Flash memory comes in two primary varieties, NOR-type flash and NAND-type flash. While the general memory storage transistor is the same for all flash memory, it is the interconnection of the memory cells that differentiates the designs. FIG. 8A shows the conventional NOR-type cell architecture and FIG. 8B shows the conventional NAND-type cell architecture. In NOR-type flash memory, the memory cell transistors are connected to the bit lines in a parallel configuration, while in NAND-type flash memory, the memory cell transistors are connected to the bit lines in series. This is why NOR-type flash is sometimes referred to as “parallel flash” and NAND-type flash is referred to as “serial flash.”

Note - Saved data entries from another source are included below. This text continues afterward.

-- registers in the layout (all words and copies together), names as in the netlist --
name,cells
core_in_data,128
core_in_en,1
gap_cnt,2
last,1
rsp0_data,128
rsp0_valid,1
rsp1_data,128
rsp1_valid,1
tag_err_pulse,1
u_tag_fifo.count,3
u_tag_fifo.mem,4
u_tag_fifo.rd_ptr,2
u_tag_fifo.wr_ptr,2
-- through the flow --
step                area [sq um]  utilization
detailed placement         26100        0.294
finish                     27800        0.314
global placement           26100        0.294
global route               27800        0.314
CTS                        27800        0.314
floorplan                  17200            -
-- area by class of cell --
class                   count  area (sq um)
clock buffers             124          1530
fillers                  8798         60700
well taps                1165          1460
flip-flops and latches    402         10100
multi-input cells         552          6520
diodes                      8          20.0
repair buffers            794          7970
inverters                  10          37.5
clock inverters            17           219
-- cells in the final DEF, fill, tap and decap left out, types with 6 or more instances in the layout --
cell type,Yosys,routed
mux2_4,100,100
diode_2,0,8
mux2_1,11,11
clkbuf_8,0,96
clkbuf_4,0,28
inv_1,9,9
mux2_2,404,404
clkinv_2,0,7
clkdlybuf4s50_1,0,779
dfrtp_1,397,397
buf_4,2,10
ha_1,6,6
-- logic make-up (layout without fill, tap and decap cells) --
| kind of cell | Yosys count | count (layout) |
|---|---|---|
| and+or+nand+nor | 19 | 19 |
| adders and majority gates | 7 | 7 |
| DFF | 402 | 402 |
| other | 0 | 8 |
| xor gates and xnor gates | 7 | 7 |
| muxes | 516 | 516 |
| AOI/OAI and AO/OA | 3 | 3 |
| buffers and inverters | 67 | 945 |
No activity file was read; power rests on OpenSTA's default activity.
$ cat src/flat_wrapper.sv
// flat-port wrapper written by rule: the top's interface ports become plain ports
module pipeline_if_flat import pipeline_pkg::*;
#(
    parameter logic [pipeline_pkg::PC_W-1:0] RESET_PC = 8'h00,
    parameter int                            INSTR_W  = pipeline_pkg::INSTR_W,
    parameter logic [INSTR_W-1:0]            NOP      = pipeline_pkg::NOP
)
  (clk, rst, stall, br_taken, br_target, if_instr, if_pc2, if_valid, imem_imem_req, imem_imem_addr, imem_imem_ready, imem_imem_rdata);
  pipeline_if_if imem_i ();
  input  logic clk;
  input  logic rst;
  input  logic stall;
  input  logic br_taken;
  input  logic [pipeline_pkg::PC_W-1:0] br_target;
  output logic [INSTR_W-1:0] if_instr;
  output logic [pipeline_pkg::PC_W-1:0] if_pc2;
  output logic if_valid;
  output wire logic [$bits(imem_i.imem_req)-1:0] imem_imem_req;
  output wire logic [$bits(imem_i.imem_addr)-1:0] imem_imem_addr;
  input wire logic [$bits(imem_i.imem_ready)-1:0] imem_imem_ready;
  input wire logic [$bits(imem_i.imem_rdata)-1:0] imem_imem_rdata;
  assign imem_imem_req = imem_i.imem_req;
  assign imem_imem_addr = imem_i.imem_addr;
  assign imem_i.imem_ready = imem_imem_ready;
  assign imem_i.imem_rdata = imem_imem_rdata;
  pipeline_if #(.RESET_PC(RESET_PC), .INSTR_W(INSTR_W), .NOP(NOP)) u_core (.clk(clk), .rst(rst), .stall(stall), .br_taken(br_taken), .br_target(br_target), .imem(imem_i), .if_instr(if_instr), .if_pc2(if_pc2), .if_valid(if_valid));
endmodule
$ cat config.mk
export PLATFORM = sky130hd
export DESIGN_NAME = pipeline_if_flat
export DESIGN_NICKNAME = d
export VERILOG_FILES = /design/src/rtl/pipeline_pkg.sv /design/src/rtl/pipeline_if_if.sv /design/src/rtl/pipeline_if.sv /design/src/flat_wrapper.sv
export SDC_FILE = /design/constraint.sdc
export NUM_CORES = 1
export LEC_CHECK = 0
export CAP_MARGIN = 40
export CORE_MARGIN = 8
export CORE_UTILIZATION = 52
export DETAILED_ROUTE_END_ITERATION = 7
export GPL_TIMING_DRIVEN = 0
export PLACE_DENSITY = 0.85
export SLEW_MARGIN = 20
export SYNTH_ARGS = -nofsm -noshare
export SYNTH_HDL_FRONTEND = slang
export SYNTH_SLANG_ARGS = --single-unit
$ cat constraint.sdc
create_clock -name clk -period 2.3 [get_ports clk]
set_input_delay 0.23 -clock clk [delete_from_list [all_inputs] [get_ports clk]]
set_output_delay 0.23 -clock clk [all_outputs]
set_load 0.02 [all_outputs]
`config.mk`:
```
export PLATFORM = sky130hd
export DESIGN_NAME = hit_resolver
export DESIGN_NICKNAME = d
export VERILOG_FILES = /design/src/rtl/fight_pkg.sv /design/src/rtl/hit_check.sv /design/src/rtl/hit_resolver.sv
export SDC_FILE = /design/constraint.sdc
export NUM_CORES = 1
export LEC_CHECK = 0
export ABC_CLOCK_PERIOD_IN_PS = 4400
export BUFFER_PORTS_ARGS = -buffer_cell sky130_fd_sc_hd__buf_2
export CAP_MARGIN = 20
export CORE_MARGIN = 2
export CORE_UTILIZATION = 25
export CTS_BUF_LIST = sky130_fd_sc_hd__clkbuf_16
export DETAILED_ROUTE_END_ITERATION = 10
export SLEW_MARGIN = 20
export SYNTH_ARGS = -nofsm -noshare
export SYNTH_HDL_FRONTEND = slang
export SYNTH_SLANG_ARGS = --single-unit
```
`constraint.sdc`:
```
create_clock -name logic_clk -period 4.4 [get_ports logic_clk]
set_input_delay 0.22 -clock logic_clk [delete_from_list [all_inputs] [get_ports logic_clk]]
set_output_delay 0.22 -clock logic_clk [all_outputs]
set_load 0.005 [all_outputs]
```
--- src/rtl/cmd_dispatch.sv ---
// ============================================================================
// cmd_dispatch : decodes commands from the serial shift register, drives the
//                register-bank handshake and fast-command pulses (TMR state)
// Revision     : 1.0
// ============================================================================
`default_nettype none

module cmd_dispatch #(
    parameter int         ACK_TIMEOUT = 15,
    parameter logic [4:0] BCAST_ID    = 5'h1F
) (
    input  logic        clk,
    input  logic        rstb,
    input  logic [4:0]  chip_id,
    input  logic [56:0] commandReg,
    input  logic        commandPending,
    input  logic [5:0]  count,
    output logic        reg_req,
    output logic        reg_we,
    output logic [7:0]  reg_addr,
    output logic [31:0] reg_wdata,
    input  logic        reg_ack,
    input  logic [31:0] reg_rdata,
    output logic        rd_valid,
    output logic [31:0] rd_data,
    output logic        trig_pulse,
    output logic        soft_rst_pulse,
    output logic        bcr_pulse,
    output logic        busy,
    output logic [2:0]  err_status,
    input  logic        err_clr
);

    typedef enum logic [1:0] {
        S_IDLE   = 2'd0,
        S_DECODE = 2'd1,
        S_PULSE  = 2'd2,
        S_REQ    = 2'd3
    } state_t;

    // Every flop lives in this record so the whole context is triplicated and voted uniformly.
    typedef struct packed {
        state_t       state;
        logic [3:0]   tmo;
        logic [56:0]  shadow;
        logic [5:0]   cnt;
        logic [2:0]   err;
        logic [31:0]  rd_data;
        logic         pend;
        logic         req;
        logic         we;
        logic [7:0]   addr;
        logic [31:0]  wdata;
        logic         rd_valid;
        logic         trig;
        logic         srst;
        logic         bcr;
    } ctx_t;

    localparam logic [3:0] c_TMO_LAST = 4'(ACK_TIMEOUT - 1);
    localparam logic [5:0] c_LONG_LEN = 6'd57;
    localparam logic [3:0] c_SHORT_HDR = 4'b1010;
    localparam logic [3:0] c_TYPE_WR  = 4'b0110;
    localparam logic [3:0] c_TYPE_RD  = 4'b0111;

    ctx_t       ctx_q [3];
    ctx_t       v;
    ctx_t       ctx_d;
    logic       cmd_end;
    logic [2:0] err_set;
    logic       id_ok;
    logic [3:0] ltype;

    assign v = ctx_t'((ctx_q[0] & ctx_q[1]) | (ctx_q[1] & ctx_q[2]) | (ctx_q[0] & ctx_q[2]));

    assign cmd_end = v.pend & ~commandPending;
    assign ltype   = v.shadow[56:53];
    assign id_ok   = (v.shadow[52:48] == chip_id) || (v.shadow[52:48] == BCAST_ID);

    always_comb begin
        ctx_d          = v;
        err_set        = 3'b000;
        ctx_d.rd_valid = 1'b0;
        ctx_d.trig     = 1'b0;
        ctx_d.srst     = 1'b0;
        ctx_d.bcr      = 1'b0;
        ctx_d.pend     = commandPending;
        if (commandPending) begin
            ctx_d.shadow = commandReg;
            ctx_d.cnt    = count;
        end

        case (v.state)
            S_IDLE: begin
                if (cmd_end) ctx_d.state = S_DECODE;
            end
            S_DECODE: begin
                ctx_d.state = S_IDLE;
                if (v.cnt == c_LONG_LEN) begin
                    if (ltype != c_TYPE_WR && ltype != c_TYPE_RD) begin
                        err_set[0] = 1'b1;
                    end else if (id_ok && !(ltype == c_TYPE_RD && v.shadow[52:48] == BCAST_ID)) begin
                        ctx_d.state = S_REQ;
                        ctx_d.req   = 1'b1;
                        ctx_d.we    = (ltype == c_TYPE_WR);
                        ctx_d.addr  = v.shadow[47:40];
                        ctx_d.wdata = v.shadow[39:8];
                        ctx_d.tmo   = 4'd0;
                    end
                end else if (v.shadow[7:4] != c_SHORT_HDR) begin
                    err_set[0] = 1'b1;
                end else begin
                    case (v.shadow[3:0])
                        4'b0001: begin ctx_d.trig = 1'b1; ctx_d.state = S_PULSE; end
                        4'b0010: begin ctx_d.srst = 1'b1; ctx_d.state = S_PULSE; end
                        4'b0100: begin ctx_d.bcr  = 1'b1; ctx_d.state = S_PULSE; end
                        default: err_set[0] = 1'b1;
                    endcase
                end
            end
            S_PULSE: begin
                ctx_d.state = S_IDLE;
            end
            S_REQ: begin
                if (reg_ack) begin
                    ctx_d.req   = 1'b0;
                    ctx_d.state = S_IDLE;
                    if (!v.we) begin
                        ctx_d.rd_data  = reg_rdata;
                        ctx_d.rd_valid = 1'b1;
                    end
                end else if (v.tmo == c_TMO_LAST) begin
                    ctx_d.req   = 1'b0;
                    ctx_d.state = S_IDLE;
                    err_set[1]  = 1'b1;
                end else begin
                    ctx_d.tmo = v.tmo + 4'd1;
                end
            end
            default: ctx_d.state = S_IDLE;
        endcase

        // A command finishing while busy is dropped; the running operation is untouched.
        if (cmd_end && v.state != S_IDLE) err_set[2] = 1'b1;

        ctx_d.err = (v.err & ~{3{err_clr}}) | err_set;
    end

    always_ff @(posedge clk or negedge rstb) begin
        if (!rstb) begin
            for (int i = 0; i < 3; i++) ctx_q[i] <= '0;
        end else begin
            for (int i = 0; i < 3; i++) ctx_q[i] <= ctx_d;
        end
    end

    assign reg_req        = v.req;
    assign reg_we         = v.we;
    assign reg_addr       = v.addr;
    assign reg_wdata      = v.wdata;
    assign rd_valid       = v.rd_valid;
    assign rd_data        = v.rd_data;
    assign trig_pulse     = v.trig;
    assign soft_rst_pulse = v.srst;
    assign bcr_pulse      = v.bcr;
    assign busy           = (v.state != S_IDLE);
    assign err_status     = v.err;

endmodule

`default_nettype wire

--- config.mk ---
export PLATFORM = sky130hd
export DESIGN_NAME = cmd_dispatch
export DESIGN_NICKNAME = d
export VERILOG_FILES = /design/src/rtl/cmd_dispatch.sv
export SDC_FILE = /design/constraint.sdc
export NUM_CORES = 1
export LEC_CHECK = 0
export ABC_CLOCK_PERIOD_IN_PS = 4700
export CAP_MARGIN = 20
export CORE_AREA = 2 2 124 126
export CTS_CLUSTER_SIZE = 30
export DETAILED_ROUTE_END_ITERATION = 8
export DIE_AREA = 0 0 126 128
export PLACE_DENSITY = 0.85
export SETUP_SLACK_MARGIN = 0.1
export SYNTH_ARGS = -nofsm -noshare
export SYNTH_HDL_FRONTEND = slang
export SYNTH_SLANG_ARGS = --single-unit
--- constraint.sdc ---
create_clock -name clk -period 4.7 [get_ports clk]
set_input_delay 1.175 -clock clk [delete_from_list [all_inputs] [get_ports clk]]
set_output_delay 1.175 -clock clk [all_outputs]
set_load 0.01 [all_outputs]
==> flow_metrics.py, run 1 <==
metrics = {
    "grt": {
        "grt_pass1_vias": 6267,
        "antenna_found_initial": 2,
        "grt_max_degree": 109,
        "grt_pass1_wl_um": 32700,
        "grt_usage_pct": 25.5,
        "overflow": 0,
    },
    "critical_path": {
        "startpoint": "ctx_q[150]",
        "cp_top_family": "buffers and inverters",
        "critical_path_arrival_ns": 1.76,
        "path_class": "reg -> out",
        "endpoint_kind": "output pin",
        "cp.required_ns": 3.52,
        "crit_fanout": 11,
        "crit_chain": "nor2_1 -> inv_1 -> clkdlybuf4s50_1",
        "crit_path_start_kind": "register",
        "cpMaxStageDelayCell": "dfrtp_1",
        "slowest_delay_ns": 0.58,
        "timing.rr.start": "ctx_q[150]",
        "critical_path_buf_inv_count": 2,
    },
    "yosys": {
        "async_reset_ff_share_pct": 100,
        "synth_fa_ha_area_share_pct": 0.318,
        "synth-edff-count": 0,
        "synth_top_family_by_area": "compound AO/OA/AOI/OAI gates",
        "synth-seq-cells": 151,
        "synth_area_um2": 7870,
        "synth_cell_types": 48,
        "avgSynthCellArea_um2": 10.0,
        "yosys.area_share.simple_pct": 13.8,
        "synth_cells": 785,
        "syn_nets": 892,
        "synthFlopType": "dfrtp_1",
        "synthMuxAreaShare_pct": 8.73,
        "synth_xor_area_share_pct": 0.779,
        "synth_compound_area_share_pct": 14.2,
        "ys_seq_area_share_pct": 48.0,
        "yosysWarnings": 0,
    },
    "sta": {
        "clock_skew_ns": 0.00495,
        "fin_crit_sh_pct": 62.5,
        "fmax_mhz": 340,
        "period_needed_ns": 2.94,
        "finalSetupViolations": 0,
        "slew_violations": 0,
        "setup_slack_ns": 1.76,
        "maxSlewHeadroom_pct": 32.7,
        "grt_setup_unrepaired": "false",
        "hold_violations": 0,
        "setup_tns_ns": 0,
        "worstMarginPinSlew_ns": 1.01,
    },
    "clock_network": {
        "cts_tree": "built",
        "clkSinkCount": 151,
        "clock-root-buffer": "clkbuf_16",
        "post_cts_resized": 0,
        "post_cts_buffers": 0,
        "numCtsBuffers": 17,
        "hold_buffers": 0,
        "clk_pin_slew_ns": 0.06,
        "h-tree-depth": 4,
        "clk-insertion-delay-late_ns": 0.43,
        "clk_path_buf_depth": 2,
    },
    "power_and_ir_drop": {
        "p_leak_uw": 0.00420,
        "ir_worst_vdd_mv": 0.240,
        "power_per_cell_area_nw_per_um2": 333,
    },
    "die": {
        "rows": 45,
        "die_h_um": 128,
        "dieWidth_um": 126,
        "floorplan.initialDensity_pct": 52.9,
        "core_um2": 14900,
        "ios": 187,
        "dieArea_um2": 16100,
    },
    "layout": {
        "top_register": "ctx_q",
        "final_common_cell": "clkdlybuf4s50_1",
        "layout_common_cells": "clkdlybuf4s50_1 (184), dfrtp_1 (151), nand2_1 (102)",
        "reg.largest.list": "ctx_q (151)",
        "largest_reg_flops": 151,
        "stdcell_area_um2": 9770,
        "drive_gt1_share_pct": 13.4,
        "layout.nets": 962,
        "areaGrowthSynthToFinish_pct": 24.2,
    },
    "placement": {
        "dp_hpwl_um": 12600,
        "dp_slack_ns": 1.47,
        "placed_cell_area_um2": 9150,
        "gp_congestion": 0.850,
        "port-buffer-count": 186,
    },
    "route": {
        "avgRoutedWirePerCell_um": 19.0,
        "drtIter0Drc": 566,
        "dr_wl_met2_um": 9540,
        "num_vias": 6298,
        "drt-met1-wl_um": 8180,
        "drc": 0,
        "wl_met3_um": 1910,
        "route.top_layer_used": "met4",
        "dr.pass1.iters": 5,
        "routed_wirelength_um": 20100,
        "ant_nets": 0,
        "vias_per_cell": 5.96,
    },
    "job": {
        "maxCapViolCount": 0,
    },
    "status": {
        "outcome": "finished, final reports clean",
    },
    "min_path": {
        "min_path_type": "reg -> reg",
        "hold_path.startpoint": "ctx_q[53]",
    },
}
layout make-up:
| cell class | count | area (um^2) |
|---|---|---|
| inverters | 50 | 188 |
| diodes | 1 | 2.50 |
| well taps | 188 | 235 |
| fillers | 1150 | 5100 |
| multi-input cells | 437 | 3000 |
| clock inverters | 13 | 180 |
| repair buffers | 198 | 1950 |
| clock buffers | 19 | 433 |
| flip-flops and latches | 151 | 3780 |
### src/rtl/rd_sched_pkg.sv
// Shared types and helpers for the round-robin request scheduler.
// Holds the FSM encoding, a constant clog2, and the round-robin pick function.
package rd_sched_pkg;

   typedef enum logic [1:0] {
      ST_IDLE  = 2'd0,
      ST_GRANT = 2'd1,
      ST_WAIT  = 2'd2
   } state_t;

   localparam int MAX_REQ = 16;

   function automatic int clog2(input int v);
      int r;
      r = 0;
      for (int i = 0; i < 31; i++) begin
         if ((1 << i) < v) r = i + 1;
      end
      return r;
   endfunction

   // First set bit searching last+1, last+2, ... modulo n.
   function automatic int rr_pick(input logic [MAX_REQ-1:0] pend, input int last, input int n);
      int  idx;
      int  res;
      bit  found;
      res   = 0;
      found = 1'b0;
      for (int k = 1; k <= MAX_REQ; k++) begin
         if (k <= n && !found) begin
            idx = (last + k) % n;
            if (pend[idx[3:0]]) begin
               res   = idx;
               found = 1'b1;
            end
         end
      end
      return res;
   endfunction

endpackage
$ cat src/rtl/ppu_vram_ctr.sv
// Scroll/VRAM address counters and background tile-fetch sequencer for the PPU.
// Optional macro PPU_VRAM_INC_GLITCH_EN: a 0x2007 access while rendering bumps coarse X and Y.
module ppu_vram_ctr #(
  parameter int VIS_LINES = 240,
  parameter int PRE_LINE  = 261
) (
  input  logic        clk_in,
  input  logic        rst_n_in,
  input  logic [2:0]  fv_in,
  input  logic [4:0]  vt_in,
  input  logic        v_in,
  input  logic [4:0]  ht_in,
  input  logic        h_in,
  input  logic        s_in,
  input  logic        upd_cntrs_in,
  input  logic        inc_addr_in,
  input  logic        inc_addr_amt_in,
  input  logic        bg_en_in,
  input  logic [9:0]  nes_x_in,
  input  logic [9:0]  nes_y_in,
  input  logic        pix_pulse_in,
  input  logic [7:0]  vram_d_in,
  output logic [13:0] vram_a_out,
  output logic [7:0]  bg_pat_lo_out,
  output logic [7:0]  bg_pat_hi_out,
  output logic [1:0]  bg_attr_out,
  output logic        bg_tile_vld_out,
  output logic        rendering_out
);

  localparam logic [9:0] VIS_Y = 10'(VIS_LINES);
  localparam logic [9:0] PRE_Y = 10'(PRE_LINE);

  typedef enum logic [1:0] {F_IDLE, F_NT, F_AT, F_LO} fetch_t;

  logic [2:0]  c_fv_r, fv_nxt_s;
  logic [4:0]  c_vt_r, vt_nxt_s;
  logic        c_v_r, v_nxt_s;
  logic        c_h_r, h_nxt_s;
  logic [4:0]  c_ht_r, ht_nxt_s;
  logic [14:0] cnt_s;
  logic [7:0]  nt_byte_r, pat_lo_r;
  logic [1:0]  at_bits_r, at_sel_s;
  fetch_t      fetch_r;
  logic [13:0] vram_a_r, addr_s;
  logic [7:0]  bg_pat_lo_r, bg_pat_hi_r;
  logic [1:0]  bg_attr_r;
  logic        tile_vld_r, rendering_r;
  logic        render_s, window_s, fetch_act_s, tile_end_s, glitch_s;
  logic        coarse_x_s, y_step_s, hreload_s, vreload_s;
  logic [2:0]  phase_s;

  // Vertical step of the scroll position; returns {fv, v, vt}.
  function automatic logic [8:0] y_inc(input logic [2:0] fv, input logic v, input logic [4:0] vt);
    logic [2:0] fv_o;
    logic       v_o;
    logic [4:0] vt_o;
    fv_o = fv + 3'd1;
    v_o  = v;
    vt_o = vt;
    if (fv == 3'd7) begin
      if (vt == 5'd29) begin
        vt_o = 5'd0;
        v_o  = ~v;
      end else if (vt == 5'd31) begin
        vt_o = 5'd0;
      end else begin
        vt_o = vt + 5'd1;
      end
    end else begin
      vt_o = vt;
    end
    return {fv_o, v_o, vt_o};
  endfunction

  assign cnt_s       = {c_fv_r, c_v_r, c_h_r, c_vt_r, c_ht_r};
  assign render_s    = bg_en_in && ((nes_y_in < VIS_Y) || (nes_y_in == PRE_Y));
  assign window_s    = (nes_x_in <= 10'd255) || ((nes_x_in >= 10'd320) && (nes_x_in <= 10'd335));
  assign phase_s     = nes_x_in[2:0];
  assign fetch_act_s = render_s && window_s;
  assign tile_end_s  = fetch_act_s && pix_pulse_in && (phase_s == 3'd7);

`ifdef PPU_VRAM_INC_GLITCH_EN
  assign glitch_s = render_s && inc_addr_in;
`else
  assign glitch_s = 1'b0;
`endif

  assign coarse_x_s = tile_end_s || glitch_s;
  assign y_step_s   = (pix_pulse_in && (nes_x_in == 10'd255)) || glitch_s;
  assign hreload_s  = pix_pulse_in && (nes_x_in == 10'd257);
  assign vreload_s  = pix_pulse_in && (nes_y_in == PRE_Y) && (nes_x_in == 10'd304);

  // Next counter values: latch load beats render updates, CPU increment only when idle.
  always_comb begin
    {fv_nxt_s, v_nxt_s, h_nxt_s, vt_nxt_s, ht_nxt_s} = cnt_s;
    if (upd_cntrs_in) begin
      {fv_nxt_s, v_nxt_s, h_nxt_s, vt_nxt_s, ht_nxt_s} = {fv_in, v_in, h_in, vt_in, ht_in};
    end else if (render_s) begin
      if (hreload_s) begin
        {h_nxt_s, ht_nxt_s} = {h_in, ht_in};
      end else if (coarse_x_s) begin
        {h_nxt_s, ht_nxt_s} = {c_h_r, c_ht_r} + 6'd1;
      end else begin
        {h_nxt_s, ht_nxt_s} = {c_h_r, c_ht_r};
      end
      if (vreload_s) begin
        {fv_nxt_s, v_nxt_s, vt_nxt_s} = {fv_in, v_in, vt_in};
      end else if (y_step_s) begin
        {fv_nxt_s, v_nxt_s, vt_nxt_s} = y_inc(c_fv_r, c_v_r, c_vt_r);
      end else begin
        {fv_nxt_s, v_nxt_s, vt_nxt_s} = {c_fv_r, c_v_r, c_vt_r};
      end
    end else if (inc_addr_in) begin
      {fv_nxt_s, v_nxt_s, h_nxt_s, vt_nxt_s, ht_nxt_s} = cnt_s + (inc_addr_amt_in ? 15'd32 : 15'd1);
    end else begin
      {fv_nxt_s, v_nxt_s, h_nxt_s, vt_nxt_s, ht_nxt_s} = cnt_s;
    end
  end

  // VRAM address: fetch address during the fetch window, live counters otherwise.
  always_comb begin
    addr_s = cnt_s[13:0];
    if (fetch_act_s) begin
      case (phase_s[2:1])
        2'd0:    addr_s = {2'b10, c_v_r, c_h_r, c_vt_r, c_ht_r};
        2'd1:    addr_s = {2'b10, c_v_r, c_h_r, 4'b1111, c_vt_r[4:2], c_ht_r[4:2]};
        2'd2:    addr_s = {1'b0, s_in, nt_byte_r, 1'b0, c_fv_r};
        2'd3:    addr_s = {1'b0, s_in, nt_byte_r, 1'b1, c_fv_r};
        default: addr_s = cnt_s[13:0];
      endcase
    end else begin
      addr_s = cnt_s[13:0];
    end
  end

  // Attribute quadrant select from coarse-Y bit 1 and coarse-X bit 1.
  always_comb begin
    case ({c_vt_r[1], c_ht_r[1]})
      2'b00:   at_sel_s = vram_d_in[1:0];
      2'b01:   at_sel_s = vram_d_in[3:2];
      2'b10:   at_sel_s = vram_d_in[5:4];
      2'b11:   at_sel_s = vram_d_in[7:6];
      default: at_sel_s = 2'd0;
    endcase
  end

  // Counters, fetch latches and tile outputs; a tile is delivered only after NT, AT, PT-lo in order.
  always_ff @(posedge clk_in or negedge rst_n_in) begin
    if (!rst_n_in) begin
      c_fv_r      <= 3'd0;
      c_vt_r      <= 5'd0;
      c_v_r       <= 1'b0;
      c_h_r       <= 1'b0;
      c_ht_r      <= 5'd0;
      nt_byte_r   <= 8'd0;
      at_bits_r   <= 2'd0;
      pat_lo_r    <= 8'd0;
      fetch_r     <= F_IDLE;
      vram_a_r    <= 14'd0;
      bg_pat_lo_r <= 8'd0;
      bg_pat_hi_r <= 8'd0;
      bg_attr_r   <= 2'd0;
      tile_vld_r  <= 1'b0;
      rendering_r <= 1'b0;
    end else begin
      c_fv_r      <= fv_nxt_s;
      c_vt_r      <= vt_nxt_s;
      c_v_r       <= v_nxt_s;
      c_h_r       <= h_nxt_s;
      c_ht_r      <= ht_nxt_s;
      vram_a_r    <= addr_s;
      rendering_r <= render_s;
      tile_vld_r  <= 1'b0;
      if (pix_pulse_in && fetch_act_s) begin
        case (phase_s)
          3'd1: begin
            nt_byte_r <= vram_d_in;
            fetch_r   <= F_NT;
          end
          3'd3: begin
            at_bits_r <= at_sel_s;
            fetch_r   <= (fetch_r == F_NT) ? F_AT : F_IDLE;
          end
          3'd5: begin
            pat_lo_r <= vram_d_in;
            fetch_r  <= (fetch_r == F_AT) ? F_LO : F_IDLE;
          end
          3'd7: begin
            if (fetch_r == F_LO) begin
              bg_pat_lo_r <= pat_lo_r;
              bg_pat_hi_r <= vram_d_in;
              bg_attr_r   <= at_bits_r;
              tile_vld_r  <= 1'b1;
            end else begin
              tile_vld_r  <= 1'b0;
            end
            fetch_r <= F_IDLE;
          end
          default: fetch_r <= fetch_r;
        endcase
      end else if (!fetch_act_s) begin
        fetch_r <= F_IDLE;
      end else begin
        fetch_r <= fetch_r;
      end
    end
  end

  assign vram_a_out      = vram_a_r;
  assign bg_pat_lo_out   = bg_pat_lo_r;
  assign bg_pat_hi_out   = bg_pat_hi_r;
  assign bg_attr_out     = bg_attr_r;
  assign bg_tile_vld_out = tile_vld_r;
  assign rendering_out   = rendering_r;

endmodule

Traditionally, cell phone CPUs have needed only a small amount of integrated NOR-type flash memory to operate. However, as cell phones have become more complex, offering more features and more services, memory requirements have steadily increased. Unfortunately, contrary to the normal trend for memory devices, such as dynamic random access memory (DRAM), NOR-type flash memory pricing has increased at a rate beyond the pro rata increases in capacity for such devices.
By far, NOR-type flash memory is the dominant type of flash memory in the market today. NOR-type flash memory has fast random read speeds, making the NOR architecture suitable for the fast random access required for program execution. In addition, the interface to NOR-type flash memory is designed for direct memory access, having separate address, data, and control lines. This enables a direct connection to microprocessors and permits direct execution of program code. For these reasons, manufactures have chosen to utilize NOR-type flash memory in prior art cell phones to execute program code, applications and the like. NAND-type flash memory, on the other hand, has relatively slow random read speeds compared to NOR-type flash memory, but fast erase and program speeds. In addition, the interface to NAND-type flash memory is indirect so there are no dedicated address lines or data lines, just control lines and I/O ports. This makes NAND-type flash memory relatively unsuitable for direct CPU access and execution of program code, but ideal as a mass storage device.
The current telecommunications market, especially the market for cell phones is extremely competitive. Consumers have many choices. While cell phone feature sets and services can distinguish one phone from the next, price is still an ultimate concern for a vast majority of users. To remain competitive in this market, manufacturers are constantly striving to build lower cost cell phones. Increases in NOR-type flash memory pricing, however, have made it difficult for manufacturers to achieve this goal. Any economies that can be gained in cell phone manufacture would be significant in this tight market.